Much of the so-called third world has so far not been quite so strongly affected by the virus – yet,  But many of these countries do not have the means, or health facilities, to control the infection when it does arrive – and arrive it will. Several of these are significant gold producers too, which could affect global gold flow as well.

So what do we make of all this?  Global virus infection numbers, and deaths, will continue to rise.  The world’s most dominant economy, the U.S., is probably still at a relatively early stage in virus spread given its late start in recognising the problem and perhaps has another month or so of rising virus infection and death figures ahead of it, with an even more devastating effect on the country’s economy than even the most pessimistic current forecasts suggest.  That likelihood will filter through to the equities markets which could well have a much larger downturn in prospect than has happened so far, and the continuing effects are likely to extend well beyond Q2 – perhaps well into 2021 and possibly beyond.  The dollar’s purchasing power will be eroded, although its parity against other currencies, which will see a similar drop in purchasing power, may well be maintained.  But a decline in the value of the dollar will see a consequential rise in the gold price, which will only really serve to protect wealth. 

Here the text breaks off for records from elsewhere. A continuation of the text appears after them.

File: src/rtl/uio_bus_arbiter.sv
// Round-robin owner of the uio pin bank: one burst per grant, with an all-inputs
// turnaround gap before every burst and at least one idle cycle between bursts.
module uio_bus_arbiter #(
    parameter int NREQ       = 4,
    parameter int MAX_BEATS  = 8,
    parameter int TURNAROUND = 1
) (
    input  logic               clk,
    input  logic               rst,
    uio_bus_arbiter_if.slave   bus
);
    localparam int LW = $clog2(MAX_BEATS);
    localparam int OW = $clog2(NREQ);
    localparam int TW = 2;

    typedef enum logic [1:0] {IDLE, TURN, XFER} state_t;

    state_t          state_reg, state_next;
    logic [OW-1:0]   owner_reg, owner_next;
    logic [OW-1:0]   last_owner_reg, last_owner_next;
    logic            wr_reg, wr_next;
    logic [LW-1:0]   beat_cnt_reg, beat_cnt_next;
    logic [TW-1:0]   turn_cnt_reg, turn_cnt_next;
    logic [NREQ-1:0] done_reg, done_next;
    logic [7:0]      rdata_reg, rdata_next;
    logic            rvalid_reg, rvalid_next;

    logic [7:0]      wdata_arr [NREQ];
    logic [LW-1:0]   len_arr   [NREQ];
    logic [NREQ-1:0] owner_onehot;

    generate
        for (genvar gi = 0; gi < NREQ; gi++) begin : g_req
            assign wdata_arr[gi]    = bus.wdata[gi*8 +: 8];
            assign len_arr[gi]      = bus.req_len[gi*LW +: LW];
            assign owner_onehot[gi] = (owner_reg == OW'(gi));
        end
    endgenerate

    // Search starts one past the last owner, so a requester that just finished
    // has the lowest priority and a lone requester still wins every time.
    logic          found;
    logic [OW-1:0] pick;
    logic [OW-1:0] idx;
    always_comb begin
        found = 1'b0;
        pick  = '0;
        idx   = '0;
        for (int i = 1; i <= NREQ; i++) begin
            idx = OW'((int'(last_owner_reg) + i) % NREQ);
            if (!found && bus.req[idx]) begin
                found = 1'b1;
                pick  = idx;
            end
        end
    end

    always_comb begin
        state_next      = state_reg;
        owner_next      = owner_reg;
        last_owner_next = last_owner_reg;
        wr_next         = wr_reg;
        beat_cnt_next   = beat_cnt_reg;
        turn_cnt_next   = turn_cnt_reg;
        done_next       = '0;
        rdata_next      = rdata_reg;
        rvalid_next     = 1'b0;
        unique case (state_reg)
            IDLE: begin
                if (bus.ena && found) begin
                    owner_next    = pick;
                    wr_next       = bus.req_wr[pick];
                    beat_cnt_next = len_arr[pick];
                    turn_cnt_next = TW'((TURNAROUND > 0) ? TURNAROUND - 1 : 0);
                    state_next    = (TURNAROUND == 0) ? XFER : TURN;
                end
            end
            TURN: begin
                if (turn_cnt_reg == '0) state_next = XFER;
                else                    turn_cnt_next = turn_cnt_reg - 1'b1;
            end
            XFER: begin
                if (!wr_reg) begin
                    rdata_next  = bus.uio_in;
                    rvalid_next = 1'b1;
                end
                if (beat_cnt_reg == '0) begin
                    state_next      = IDLE;
                    last_owner_next = owner_reg;
                    done_next       = owner_onehot;
                end else begin
                    beat_cnt_next = beat_cnt_reg - 1'b1;
                end
            end
            default: state_next = IDLE;
        endcase
    end

    always_ff @(posedge clk) begin
        if (rst) begin
            state_reg      <= IDLE;
            owner_reg      <= '0;
            last_owner_reg <= OW'(NREQ - 1);
            wr_reg         <= 1'b0;
            beat_cnt_reg   <= '0;
            turn_cnt_reg   <= '0;
            done_reg       <= '0;
            rdata_reg      <= '0;
            rvalid_reg     <= 1'b0;
        end else begin
            state_reg      <= state_next;
            owner_reg      <= owner_next;
            last_owner_reg <= last_owner_next;
            wr_reg         <= wr_next;
            beat_cnt_reg   <= beat_cnt_next;
            turn_cnt_reg   <= turn_cnt_next;
            done_reg       <= done_next;
            rdata_reg      <= rdata_next;
            rvalid_reg     <= rvalid_next;
        end
    end

    // Pins are driven only in a write beat; every other state leaves them as inputs.
    logic drive;
    assign drive       = (state_reg == XFER) && wr_reg;
    assign bus.gnt     = (state_reg != IDLE) ? owner_onehot : '0;
    assign bus.beat    = (state_reg == XFER);
    assign bus.done    = done_reg;
    assign bus.rdata   = rdata_reg;
    assign bus.rvalid  = rvalid_reg;
    assign bus.uio_oe  = drive ? 8'hFF : 8'h00;
    assign bus.uio_out = drive ? wdata_arr[owner_reg] : 8'h00;
endmodule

Gold remains the ultimate currency of choice in these circumstances and could pull silver up along with it, but the short term future for the pgm sector remains bleak as these are very much industrial metals nowadays and their principal market has been decimated by measures taken to control the spread of Covid-19.

In short – if you want to protect your wealth, such as it may be, own some gold.  In the past many investment advisers had recommended holding around 10% of one’s investments in gold.  In the current situation, with the likelihood of a further decline in equity valuations, it might be woth upping this gold proportion of your investments to 50% or higher.  Even if gold does not perform as we expect it is highly unlikely to decline in value as far as equities could.